"Metamorphoses of a Vampire" by Charles Baudelaire (read by Tom O'Bedlam)
Despite his failure to free himself from the chains of naturalism, from the view of nature as "red in tooth and claw" as Tennyson wrote, Charles Baudelaire nonetheless did try to defend himself by aestheticizing the paradoxes of man's place in the world. Often his attempts at self-defense begin with collisions between the hypersexual and the demonic, for such extremities easily confront fear as in "Metamorphoses of the Vampire." Looking at this poem has the obvious advantage of a familiar, folkloric subject matter but, moreover, it shows the nervously decadent ways the poet tried to come out of these nightmares alive. Although the poem does not focus directly on the vampire as a subject but rather on the sin the narrator experiences, the experience nonetheless arises from the narrator's sensitivity to the dualisms of the preternatural.

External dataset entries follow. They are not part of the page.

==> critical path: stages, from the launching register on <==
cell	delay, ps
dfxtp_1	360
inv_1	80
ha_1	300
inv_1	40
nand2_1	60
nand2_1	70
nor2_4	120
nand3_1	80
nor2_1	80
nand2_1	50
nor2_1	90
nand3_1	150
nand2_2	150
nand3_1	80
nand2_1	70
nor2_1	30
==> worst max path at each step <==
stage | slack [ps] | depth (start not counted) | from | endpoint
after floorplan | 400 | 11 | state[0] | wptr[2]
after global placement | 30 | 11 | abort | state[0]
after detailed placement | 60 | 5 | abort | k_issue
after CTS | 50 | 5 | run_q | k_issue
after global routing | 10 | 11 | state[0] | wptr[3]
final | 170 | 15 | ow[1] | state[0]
[config.mk]
export PLATFORM = sky130hd
export DESIGN_NAME = apb_uart_regfile
export DESIGN_NICKNAME = d
export VERILOG_FILES = /design/src/rtl/apb_uart_pkg.sv /design/src/rtl/apb_uart_fsm.sv /design/src/rtl/apb_uart_regfile.sv
export SDC_FILE = /design/constraint.sdc
export NUM_CORES = 1
export LEC_CHECK = 0
export ABC_AREA = 1
export CAP_MARGIN = 20
export CORE_ASPECT_RATIO = 1.1
export CORE_MARGIN = 1
export CORE_UTILIZATION = 40
export CTS_CLUSTER_SIZE = 24
export DETAILED_ROUTE_END_ITERATION = 12
export GPL_ROUTABILITY_DRIVEN = 0
export MAX_ROUTING_LAYER = met4
export PLACE_DENSITY = 0.71
export SLEW_MARGIN = 20
export SYNTH_ARGS = -nofsm -noshare
export SYNTH_HDL_FRONTEND = slang
export SYNTH_SLANG_ARGS = --single-unit
[constraint.sdc]
create_clock -name pclk -period 1.35 [get_ports pclk]
set_input_delay 0.405 -clock pclk [delete_from_list [all_inputs] [get_ports pclk]]
set_output_delay 0.405 -clock pclk [all_outputs]
set_load 0.01 [all_outputs]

If the experience Baudelaire writes about can be metaphorically thought of as a flood, then one might say that he attends only to the immediate carnality of the flood, and not to the deeper relations between man and water, or even the life of a flood. The stanza above begins the poem in the midst of an unknown action ("Meanwhile"), and this immediacy heightens as every sense, from color ("red mouth") to sound ("husky tones") to touch ("twisting her body") to sight ("white breasts") and finally to smell ("heavy scent"), acts sexually. Continued description, and description alone, spoken by the woman conclude the first half of the poem with a performativity that is presented and not represented. As a result, the allusions to and symbols of beauty that the sensory overdrive rely upon (the Venus image, "For him who sees me naked in my tresses, I / Replace the sun, the moon, and all the stars of the sky!" and "My breasts like two ripe fruits") live mechanically in nature.

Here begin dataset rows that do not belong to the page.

### config.mk
export PLATFORM = sky130hd
export DESIGN_NAME = uart_rx_fifo_if
export DESIGN_NICKNAME = d
export VERILOG_FILES = /design/src/rtl/uart_pkg.sv /design/src/rtl/baud_tick_gen.sv /design/src/rtl/uart_rx_fifo_if.sv
export SDC_FILE = /design/constraint.sdc
export NUM_CORES = 1
export LEC_CHECK = 0
export BUFFER_PORTS_ARGS = -buffer_cell sky130_fd_sc_hd__clkbuf_2
export CORE_MARGIN = 2
export CORE_UTILIZATION = 53
export CTS_CLUSTER_DIAMETER = 150
export DETAILED_ROUTE_END_ITERATION = 8
export PLACE_DENSITY = 0.77
export SLEW_MARGIN = 20
export SYNTH_ARGS = -nofsm -noshare
export SYNTH_HDL_FRONTEND = slang
export SYNTH_SLANG_ARGS = --single-unit
### constraint.sdc
create_clock -name clk -period 1.95 [get_ports clk]
set_input_delay 0.2925 -clock clk [delete_from_list [all_inputs] [get_ports clk]]
set_output_delay 0.2925 -clock clk [all_outputs]
set_load 0.02 [all_outputs]
### src/rtl/uart_pkg.sv
// Shared types and constants for the UART receive path.
// Holds the receiver FSM encoding, the sample-phase landmarks and the tick-divider helper.
package uart_pkg;

    typedef enum logic [2:0] {
        StIdle,
        StStart,
        StData,
        StStop,
        StWaitHigh
    } rx_state_e;

    // Phase landmarks within one bit period of OVERSAMPLE ticks.
    localparam logic [3:0] MID_PHASE  = 4'd7;
    localparam logic [3:0] LAST_PHASE = 4'd15;

    function automatic int unsigned calc_div(input int unsigned clk_freq,
                                             input int unsigned baud,
                                             input int unsigned oversample);
        return clk_freq / (baud * oversample);
    endfunction

endpackage

### src/rtl/baud_tick_gen.sv
// Free-running sample-tick generator: emits a one-clock pulse every DIV clocks.
// The counter never resynchronises to the line; receive-side jitter of up to one tick is expected.
module baud_tick_gen #(
    parameter int unsigned DIV = 651
) (
    input  logic clk,
    input  logic rst,
    output logic tick
);

    localparam int unsigned   CntW   = (DIV > 1) ? $clog2(DIV) : 1;
    localparam logic [CntW-1:0] CntMax = CntW'(DIV - 1);

    logic [CntW-1:0] cnt_d, cnt_q;

    always_comb begin
        cnt_d = cnt_q + 1'b1;
        if (cnt_q == CntMax) begin
            cnt_d = '0;
        end
    end

    always_ff @(posedge clk or negedge rst) begin
        if (!rst) begin
            cnt_q <= '0;
        end else begin
            cnt_q <= cnt_d;
        end
    end

    assign tick = (cnt_q == CntMax);

endmodule

### src/rtl/uart_rx_fifo_if.sv
// 8N1 UART receiver with a one-entry valid/ready holding register.
// Reports false starts silently, and framing errors and overruns as one-cycle pulses.
module uart_rx_fifo_if
    import uart_pkg::*;
#(
    parameter int unsigned CLK_FREQ   = 100_000_000,
    parameter int unsigned BAUD       = 9600,
    parameter int unsigned OVERSAMPLE = 16
) (
    input  logic       clk,
    input  logic       rst,
    input  logic       rx,
    output logic [7:0] rx_data,
    output logic       rx_valid,
    input  logic       rx_ready,
    output logic       rx_busy,
    output logic       frame_err,
    output logic       overrun
);

    localparam int unsigned DIV = calc_div(CLK_FREQ, BAUD, OVERSAMPLE);

    logic       tick;
    logic       rx_meta_q, rx_sync_q;
    rx_state_e  state_d, state_q;
    logic [3:0] phase_d, phase_q;
    logic [2:0] bit_idx_d, bit_idx_q;
    logic [7:0] shift_d, shift_q;
    logic [7:0] data_d, data_q;
    logic       valid_d, valid_q;
    logic       frame_err_d, frame_err_q;
    logic       overrun_d, overrun_q;
    logic       byte_done;
    logic       stop_bad;

    baud_tick_gen #(
        .DIV (DIV)
    ) u_baud_tick_gen (
        .clk  (clk),
        .rst  (rst),
        .tick (tick)
    );

    // Two-flop synchroniser; resets to the idle (high) line level.
    always_ff @(posedge clk or negedge rst) begin
        if (!rst) begin
            rx_meta_q <= 1'b1;
            rx_sync_q <= 1'b1;
        end else begin
            rx_meta_q <= rx;
            rx_sync_q <= rx_meta_q;
        end
    end

    always_comb begin
        state_d   = state_q;
        phase_d   = phase_q;
        bit_idx_d = bit_idx_q;
        shift_d   = shift_q;
        byte_done = 1'b0;
        stop_bad  = 1'b0;

        unique case (state_q)
            StIdle: begin
                if (!rx_sync_q) begin
                    phase_d = '0;
                    state_d = StStart;
                end
            end

            StStart: begin
                if (tick) begin
                    if (phase_q == MID_PHASE) begin
                        if (rx_sync_q) begin
                            state_d = StIdle;
                        end else begin
                            phase_d   = '0;
                            bit_idx_d = '0;
                            state_d   = StData;
                        end
                    end else begin
                        phase_d = phase_q + 4'd1;
                    end
                end
            end

            StData: begin
                if (tick) begin
                    // Phase wraps 15 -> 0, so each bit is sampled 16 ticks after the last.
                    phase_d = phase_q + 4'd1;
                    if (phase_q == LAST_PHASE) begin
                        shift_d[bit_idx_q] = rx_sync_q;
                        bit_idx_d          = bit_idx_q + 3'd1;
                        if (bit_idx_q == 3'd7) begin
                            state_d = StStop;
                        end
                    end
                end
            end

            StStop: begin
                if (tick) begin
                    phase_d = phase_q + 4'd1;
                    if (phase_q == LAST_PHASE) begin
                        if (rx_sync_q) begin
                            byte_done = 1'b1;
                            state_d   = StIdle;
                        end else begin
                            stop_bad = 1'b1;
                            state_d  = StWaitHigh;
                        end
                    end
                end
            end

            StWaitHigh: begin
                // A held-low line (break) must not start a new frame.
                if (rx_sync_q) begin
                    state_d = StIdle;
                end
            end

            default: begin
                state_d = StIdle;
            end
        endcase
    end

    always_comb begin
        data_d      = data_q;
        valid_d     = valid_q;
        overrun_d   = 1'b0;
        frame_err_d = stop_bad;

        if (byte_done) begin
            // A byte leaving in the same cycle frees the slot for the new one.
            if (!valid_q || rx_ready) begin
                data_d  = shift_q;
                valid_d = 1'b1;
            end else begin
                overrun_d = 1'b1;
            end
        end else if (valid_q && rx_ready) begin
            valid_d = 1'b0;
        end
    end

    always_ff @(posedge clk or negedge rst) begin
        if (!rst) begin
            state_q     <= StIdle;
            phase_q     <= '0;
            bit_idx_q   <= '0;
            shift_q     <= '0;
            data_q      <= '0;
            valid_q     <= 1'b0;
            frame_err_q <= 1'b0;
            overrun_q   <= 1'b0;
        end else begin
            state_q     <= state_d;
            phase_q     <= phase_d;
            bit_idx_q   <= bit_idx_d;
            shift_q     <= shift_d;
            data_q      <= data_d;
            valid_q     <= valid_d;
            frame_err_q <= frame_err_d;
            overrun_q   <= overrun_d;
        end
    end

    assign rx_data   = data_q;
    assign rx_valid  = valid_q;
    assign rx_busy   = (state_q != StIdle);
    assign frame_err = frame_err_q;
    assign overrun   = overrun_q;

endmodule

## Yosys cells after proc, flatten, opt, wreduce, memory -nomap -nowiden

Index checks and enable logic that the tools add are counted.

- Flip-flop bits (word level): 41
- Input port bits: 4
- Output and inout port bits: 12
- Logic and storage cells: 92

- Add/sub/neg operators: 3
- Magnitude comparators: 2
- Eq/ne operators: 20
- Mux-type cells: 40
- Reduce and logical (&&, ||, !) cells: 16

Operators by type and width:

| kind | number |
|---|---|
| two-way mux 3 bit | 15 |
| inequality test 2 bit, second input constant | 10 |
| two-way mux 4 bit | 4 |
| case mux 3 bit (5 select lines) | 1 |
| two-way mux 1 bit | 14 |
| case mux 4 bit (3 select lines) | 1 |
| adder 10 x 1 -> 10 bit, second input constant | 1 |
| == test 10 bit, second input constant | 1 |
| two-way mux 10 bit | 1 |
| AND reduction 9 bit | 1 |
| bitwise mux 8 bit | 1 |
| == test 3 x 2 -> 1 bit, second input constant | 2 |
| == test 3 bit, second input constant | 2 |
| case mux 3 bit (2 select lines) | 1 |
| AND reduction 3 bit | 2 |
| AND reduction 6 bit | 1 |
| nonzero test 3 bit | 2 |
| adder 4 x 1 -> 4 bit, second input constant | 1 |
| == test 4 x 3 -> 1 bit, second input constant | 1 |
| == test 4 bit, second input constant | 1 |
| < comparator 3 x 4 -> 1 bit, second input constant | 1 |
| inequality test 2 x 1 -> 1 bit, second input constant | 2 |
| AND reduction 2 bit | 2 |
| nonzero test 2 bit | 2 |
| 10 further kinds | 11 |

## Depth between registers and ports, before layout

Gate-level depths: netlist (run 1).

- Depth after elaboration: 6
- Depth in mapped cells: 8

## By module

Synthesis (run 1) repeated with hierarchy kept, for this count alone.

- Cell total of the unflattened synthesis: 177
- Area, all modules: 2080.7 um2

Modules (own cells, without submodules):

| module | times used | cells each | area an instance (um2) |
|---|---|---|---|
| uart_rx_fifo_if | 1 | 131 | 1567.8 |
| baud_tick_gen | 1 | 46 | 513.0 |

## Worst setup path after synthesis (run 1)

No wires, ideal clock.

- Path type: reg-to-reg
- Start: reg u_baud_tick_gen.cnt_q[0]
- End: reg data_q[0], in the netlist rx_data[0]
- Data arrival time: 1.827 ns
- Data required time: 1.825 ns
- Path slack: -0.002 ns
- Stages on the path, launching flop included: 9
- Path buffers: 2
- Clock period less this slack: 1.952 ns
- Path through: dfrtp_1 -> inv_1 -> ha_1 -> and4b_1 -> buf_2 -> nand4_4 -> or3_1 -> buf_6 -> mux2_4

- Longest elaborated chain between the ends: 4

RTL lines:

| what | RTL line | RTL |
|---|---|---|
| start: declaration | baud_tick_gen.sv:14 | `logic [CntW-1:0] cnt_d, cnt_q;` |
| start signal: assignment | baud_tick_gen.sv:27 | `cnt_q <= cnt_d;` |
| == test 10 bit | baud_tick_gen.sv:31 | `assign tick = (cnt_q == CntMax);` |
| two-way mux 1 bit | uart_rx_fifo_if.sv:102 | `if (tick) begin` |
| two-way mux 1 bit | uart_rx_fifo_if.sv:63 | `unique case (state_q)` |
| AND reduction 2 bit (no line) | - |  |
| end signal: assignment | uart_rx_fifo_if.sv:163 | `data_q <= data_d;` |
| end: declaration | uart_rx_fifo_if.sv:29 | `logic [7:0] data_d, data_q;` |

No other way between the ends.
A chain may end at the register's enable or synchronous reset.

## Final worst setup path (run 1)

- Start: reg u_baud_tick_gen.cnt_q[0]
- End: reg shift_q[4]

- Longest elaborated chain between the ends: 2

RTL lines:

| what | RTL line | RTL |
|---|---|---|
| == test 10 bit | baud_tick_gen.sv:31 |  |
| AND reduction 3 bit (no line) | - |  |
| end signal: assignment | uart_rx_fifo_if.sv:162 | `shift_q <= shift_d;` |
| end: declaration | uart_rx_fifo_if.sv:28 | `logic [7:0] shift_d, shift_q;` |

No other way between the ends.

==> flow_metrics.tcl, run 1 <==
set metrics [dict create \
    yosysWarnings 0 \
    vias_per_cell 5.65 \
    utilization_pct 64.9 \
    io_pins 16 \
    crit_buf_inv 2 \
    clk_pin_slew_ps 80 \
    clock_latency_ps 300 \
    power_switching_mw 0.297 \
    ctsHoldBuffers 0 \
    fin_crit_sh_pct 99.0 \
    cp.required_ps 2130 \
    powerDensity_nw_per_um2 663 \
    comb_power_share_pct 1.8 \
    seq_power_share_pct 54.3 \
    clockBufferDepth 2 \
    synth-async-reset-ratio_pct 100 \
    drt_pass1_iterations 4 \
    start_util_pct 55.5 \
    rsz0062_at_grt "true" \
    fmax_mhz 518 \
    drv_cap 0 \
    grt_pass1_wl_um 6730 \
    switching_share_pct 18.9 \
    routed_wl_um 3760 \
    nNetsFinal 217 \
    fin_crit_ps 1930 \
    cp-end-kind "flop" \
    crit_chain "inv_1, ha_1, and4b_2, nand4_4, buf_4, nor4_1, mux2_2" \
    cts_buffers 5 \
    finalHoldViolations 0 \
    slew_headroom_pct 54.2 \
    max_stage_delay_ps 380 \
    cts_tree "done" \
    yosysUniqueCellTypes 45 \
    coreArea_um2 3660 \
    cp.arrival_ps 2110 \
    place_hpwl_um 2780 \
    peakVddDrop_uv 405 \
    cp_max_fo 8 \
    synth_area_per_cell_um2 11.3 \
    grt_max_degree 29 \
    die_h_um 65.9 \
    setup_tns_ps 0 \
    leakage_nw 1.16 \
    post-route-drc-count 0 \
    synth-edff-count 0 \
    synthFlopType "dfrtp_1" \
    grt_antenna_before_repair 0 \
    hp-class "in -> async" \
    cts_setup_buffers 0 \
    grt_overflow_total 0 \
    finalSetupViolCount 0 \
    routedWlPerCell_um 14.6 \
    syn_to_final_growth_pct 16.8 \
    antenna_left 0 \
    syn_inst 180 \
    status "finished, final reports clean" \
    die-area_um2 4350 \
    cts_sinks 41 \
    die_w_um 65.9 \
    grt_util_all_layers_pct 20.8 \
    layout-drive-gt1-share_pct 31.1 \
    io_buffers 15 \
    tightest_slew_ps 687 \
    drv_slew 0 \
    seq_area_frac_synth_pct 50.6 \
    p_int_mw 1.28 \
    num_rows 22 \
    fill_cells 291 \
    via_count 1452 \
    drt_iter0_drc 129 \
    synth_area_um2 2030 \
    cp_top_family "simple AND/OR/NAND/NOR gates" \
    syn-num-nets 189 \
    critPathKind "reg -> reg" \
    critPathLaunchType "flop" \
    p_clk_share_pct 43.9 \
    cts_root_buffer "clkbuf_8" \
    diodes 0 \
    ys_ff_latch 41 \
    slowest_stage "dfrtp_1" \
    gp_congestion 0.933 \
    fin_skew_ps 10.6 \
    grt_pass1_vias 1483 \
    htreeDepth 2 \
]
-- cell usage after synthesis (4+ instances only) --
cell type / number / area (um2)
and3_1: 4 / 25.0
clkbuf_1: 5 / 18.8
dfrtp_1: 39 / 976
ha_1: 5 / 62.6
inv_1: 6 / 22.5
mux2_2: 9 / 101
mux2_4: 8 / 120
nand2_1: 13 / 48.8
nand3_1: 8 / 40.0
nand4_1: 9 / 56.3
nor2_1: 14 / 52.6
nor4_1: 5 / 31.3
o21ai_0: 5 / 25.0
xnor2_1: 5 / 43.8
xor2_1: 4 / 35.0
-- power by group through the flow --
stage	clock network (mW)	registers [mW]	logic, mW
after floorplan	0	0.872	0.00399
after global placement	0	0.871	0.0283
after detailed placement	0	0.871	0.0297
after CTS	0.710	0.854	0.0296
after global routing	0.744	0.854	0.0332
final	0.691	0.854	0.0281
-- kinds of logic (layout without fill, tap and decap cells) --
kind of cell / Yosys count / after routing / synth area share [%]
mux: 17 / 17 / 10.9
xor+xnor: 9 / 9 / 3.88
flops: 41 / 41 / 50.6
fa+ha+maj: 5 / 5 / 3.08
simple gates: 73 / 73 / 21.0
compound gates: 21 / 21 / 7.20
buf+inv: 14 / 43 / 3.38
-- per-stage QoR --
step / hold slack (ps) / cell area [um2] / instances / power, mW / setup slack, ps
after CTS: 53.1 / 2350 / 257 / 1.59 / 13.8
after detailed placement: 349 / 2230 / 249 / 0.901 / -47.2
after floorplan: -3.09 / 2040 / 180 / 0.876 / 21.1
after global routing: 66.9 / 2370 / 257 / 1.63 / -30.3
final: 24.6 / 2370 / 257 / 1.57 / 20.3
after global placement: 347 / 2230 / 249 / 0.899 / 17.5
-- routing by layer --
layer,GRT usage (%),part of all wire [%],vias to the layer above
met3,3.75,3.6,9
met2,34.1,51,25
met1,26.9,44,707
met5,0,0,-
li1,-,-,711
met4,9.69,1.6,0
-- what timing repair did --
action / 4_1_cts / 5_1_grt
hold endpoints to repair: 0 / 0
setup endpoints to repair: 9 / 7
gates resized for setup: 2 / 4
-- layout by cell type (no fill, tap or decap), drive strengths merged, types with 2 or more instances in the layout --
master / n
ha: 5
nor4: 5
nand2: 13
o21ai: 5
nor3: 2
nor2b: 3
a21oi: 3
nand4: 10
o41ai: 2
nor2: 14
dfstp: 2
mux2: 17
a211o: 2
nand3: 8
buf: 14
xor2: 4
xnor2: 5
nor3b: 3
clkbuf: 22
dfrtp: 39
nor4b: 2
and3: 5
inv: 6
-- area by class of cell --
cell class | count | area [um2] | area share [%]
clock buffers | 7 | 86.3 | 3.64
clock inverters | 1 | 30.0 | 1.26
inverters | 6 | 22.5 | 0.948
multi-input cells | 125 | 967 | 40.7
flip-flops and latches | 41 | 1030 | 43.3
well taps | 48 | 60.1 | 2.53
repair buffers | 29 | 180 | 7.59
-- path summary, 6_finish.rpt --
check                                                         from                endpoint  slack (ps)  cells past startpoint
max in group asynchronous                                      rst  phase_q[2]$_DFFE_PN0P_        1260                      2
worst min register to register                 rx_meta_q$_DFF_PN1_     rx_sync_q$_DFF_PN1_         360                      0
min in group clk                                                rx     rx_meta_q$_DFF_PN1_          70                      1
worst min-delay path                                           rst  rx_data[5]$_DFFE_PN0P_          20                      1
worst max register to register  u_baud_tick_gen.cnt_q[0]$_DFF_PN0_  shift_q[4]$_DFFE_PN0P_          20                      7
worst max-delay path            u_baud_tick_gen.cnt_q[0]$_DFF_PN0_  shift_q[4]$_DFFE_PN0P_          20                      7
-- registers in the layout (all words and copies together), names as in the netlist --
name and flops:
bit_idx_q 3, frame_err 1, overrun 1, phase_q 4, rx_data 8, rx_meta_q 1
rx_sync_q 1, rx_valid 1, shift_q 8, state_q 3, u_baud_tick_gen.cnt_q 10
No activity file was read; power rests on OpenSTA's default activity.
==> run 2, diff against run 1 <==
--- a/config.mk
+++ b/config.mk
@@ -7,10 +7,11 @@
 export LEC_CHECK = 0
 export BUFFER_PORTS_ARGS = -buffer_cell sky130_fd_sc_hd__clkbuf_2
 export CORE_MARGIN = 2
-export CORE_UTILIZATION = 53
+export CORE_UTILIZATION = 55
+export CTS_BUF_LIST = sky130_fd_sc_hd__clkbuf_8
 export CTS_CLUSTER_DIAMETER = 150
 export DETAILED_ROUTE_END_ITERATION = 8
-export PLACE_DENSITY = 0.77
+export PLACE_DENSITY = 0.79
 export SLEW_MARGIN = 20
 export SYNTH_ARGS = -nofsm -noshare
 export SYNTH_HDL_FRONTEND = slang
==> flow_metrics.tcl, run 2 (synthesis gave the netlist of run 1 again) <==
set metrics [dict create \
    clock_latency_ps 290 \
    grt_pass1_wl_um 6660 \
    grt_overflow_total 0 \
    status "finished, final reports clean" \
    die_w_um 64.8 \
    routed_wl_um 4040 \
    rsz0062_at_grt "true" \
    final_cells 261 \
    post-route-drc-count 0 \
    fin_hold_ws_ps 87.5 \
    cts_tree "done" \
    tightest_slew_ps 473 \
    nNetsFinal 221 \
    grt_antenna_before_repair 0 \
    critPathLaunchType "flop" \
    gp_congestion 0.857 \
    setup_ws_ps 27.2 \
    io_pins 16 \
    finalSetupViolCount 0 \
    fin_skew_ps 9.99 \
    peakVddDrop_uv 482 \
    cts_setup_buffers 0 \
    place_inst 252 \
    clockBufferDepth 2 \
    start_util_pct 56.4 \
    die_h_um 64.8 \
    grt_max_degree 19 \
    cts_sinks 41 \
    vias_per_cell 5.65 \
    routedWlPerCell_um 15.5 \
    cp_max_fo 8 \
    place_hpwl_um 2850 \
    antenna_left 0 \
    via_count 1474 \
    leakage_nw 1.20 \
    largest_register_ffs 10 \
    cts_root_buffer "clkbuf_8" \
    fmax_mhz 520 \
    layout_common_cells "dfrtp_1, buf_4, clkbuf_2" \
    clk_pin_slew_ps 70 \
    powerDensity_nw_per_um2 590 \
    setup_tns_ps 0 \
    final_common_cell "dfrtp_1" \
    finalHoldViolations 0 \
    coreArea_um2 3610 \
    cp-end-kind "flop" \
    fin_crit_sh_pct 98.6 \
    hp-class "in -> reg" \
    layout-drive-gt1-share_pct 32.9 \
    diodes 0 \
    slew_headroom_pct 68.4 \
    htreeDepth 2 \
    grt_util_all_layers_pct 21.2 \
    die-area_um2 4200 \
    cp.required_ps 2130 \
    io_buffers 15 \
    drt_iter0_drc 104 \
    num_rows 22 \
    drt_pass1_iterations 4 \
    fin_crit_ps 1920 \
    cts_buffers 5 \
    pre_cts_ws_ps -49.6 \
    grt_pass1_vias 1501 \
    regMostFlops "u_baud_tick_gen.cnt_q" \
    cp.arrival_ps 2100 \
    syn_to_final_growth_pct 19.2 \
    critPathKind "reg -> reg" \
    drv_slew 0 \
    drv_cap 0 \
]
## run 2: cell types whose count changed in the layout (fill, tap and decap cells not counted), moves of 2 or more
cell | before | now
buf_4 | 14 | 17
nor4_4 | 0 | 3
inv_1 | 6 | 8
nor4_2 | 3 | 1
## run 2: layout make-up
type / instances / area (um2)
Fill cell: 258 / 1180
Sequential cell: 41 / 1030
Multi-Input combinational cell: 125 / 1010
Timing Repair Buffer: 33 / 213
Clock buffer: 6 / 82.6
Tap cell: 48 / 60.1
Inverter: 6 / 22.5
Clock inverter: 2 / 7.51
## run 2: final timing paths
kind                                                     from                       end  slack (ps)  depth (start not counted)
min                                                        rx       rx_meta_q$_DFF_PN1_          90                          1
max reg2reg                u_baud_tick_gen.cnt_q[0]$_DFF_PN0_    shift_q[0]$_DFFE_PN0P_          30                          7
max in group asynchronous                                 rst       rx_sync_q$_DFF_PN1_         890                          3
min in group asynchronous                                 rst  bit_idx_q[1]$_DFFE_PN0P_         460                          2
min reg2reg                               rx_meta_q$_DFF_PN1_       rx_sync_q$_DFF_PN1_         360                          0
max                        u_baud_tick_gen.cnt_q[0]$_DFF_PN0_    shift_q[0]$_DFFE_PN0P_          30                          7
## run 2: worst max-delay path, stage by stage, from the launching register on
cell	delay [ps]
dfrtp_1	370
inv_1	60
ha_1	150
and4b_2	270
nand4_4	90
buf_4	210
nor4b_2	300
mux2_2	360
## run 2: through the flow
stage | power, mW | instance area [um2] | utilization [%]
final | 1.43 | 2420 | 67.2
after floorplan | 0.876 | 2040 | -
after CTS | 1.44 | 2370 | 65.6
after global routing | 1.48 | 2420 | 67.2
after detailed placement | 0.902 | 2250 | 62.4
after global placement | 0.900 | 2250 | 62.4
## run 2: report_power, final
group          switching [mW]  total (mW)  leakage [nW]  internal [mW]
clock network           0.266       0.544        0.0538          0.278
logic                  0.0222      0.0306         0.603        0.00847
registers             0.00103       0.855         0.546          0.854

Without warning, the second stanza abruptly changes to first-person as the describer enters out of nowhere and, all at once, navigates through several frames of absence, the missing parts of this story, and several frames of presence, the evidence that lies right before him. Such compression of time creates a nightmarish fabric beyond human control wherein the dualisms of the vampire--undead and dead, beautiful and grotesque, natural and unnatural--here negate each other until only a skeleton remains. Even though the descriptions run in the opposite direction of realism, by having his narrator go to sleep and then reawake ("I closed my eyes and mercifully swooned till day"), Baudelaire leaves no room to interpret this as anything but reality. In the mirror of the "disjointed fragments of [the] skeleton," the narrator sees nature's triumph over himself as gothic, atmospheric images of decay caused by natural laws ("a weathervane," and "an old sign that creaks upon its bracket [...] upon a winter's night"). Indeed, after he reawakens we find that the real horror is not the skeleton, but the realization ("Who seemed to have replenished her arteries from my own") of the irony of his own fate.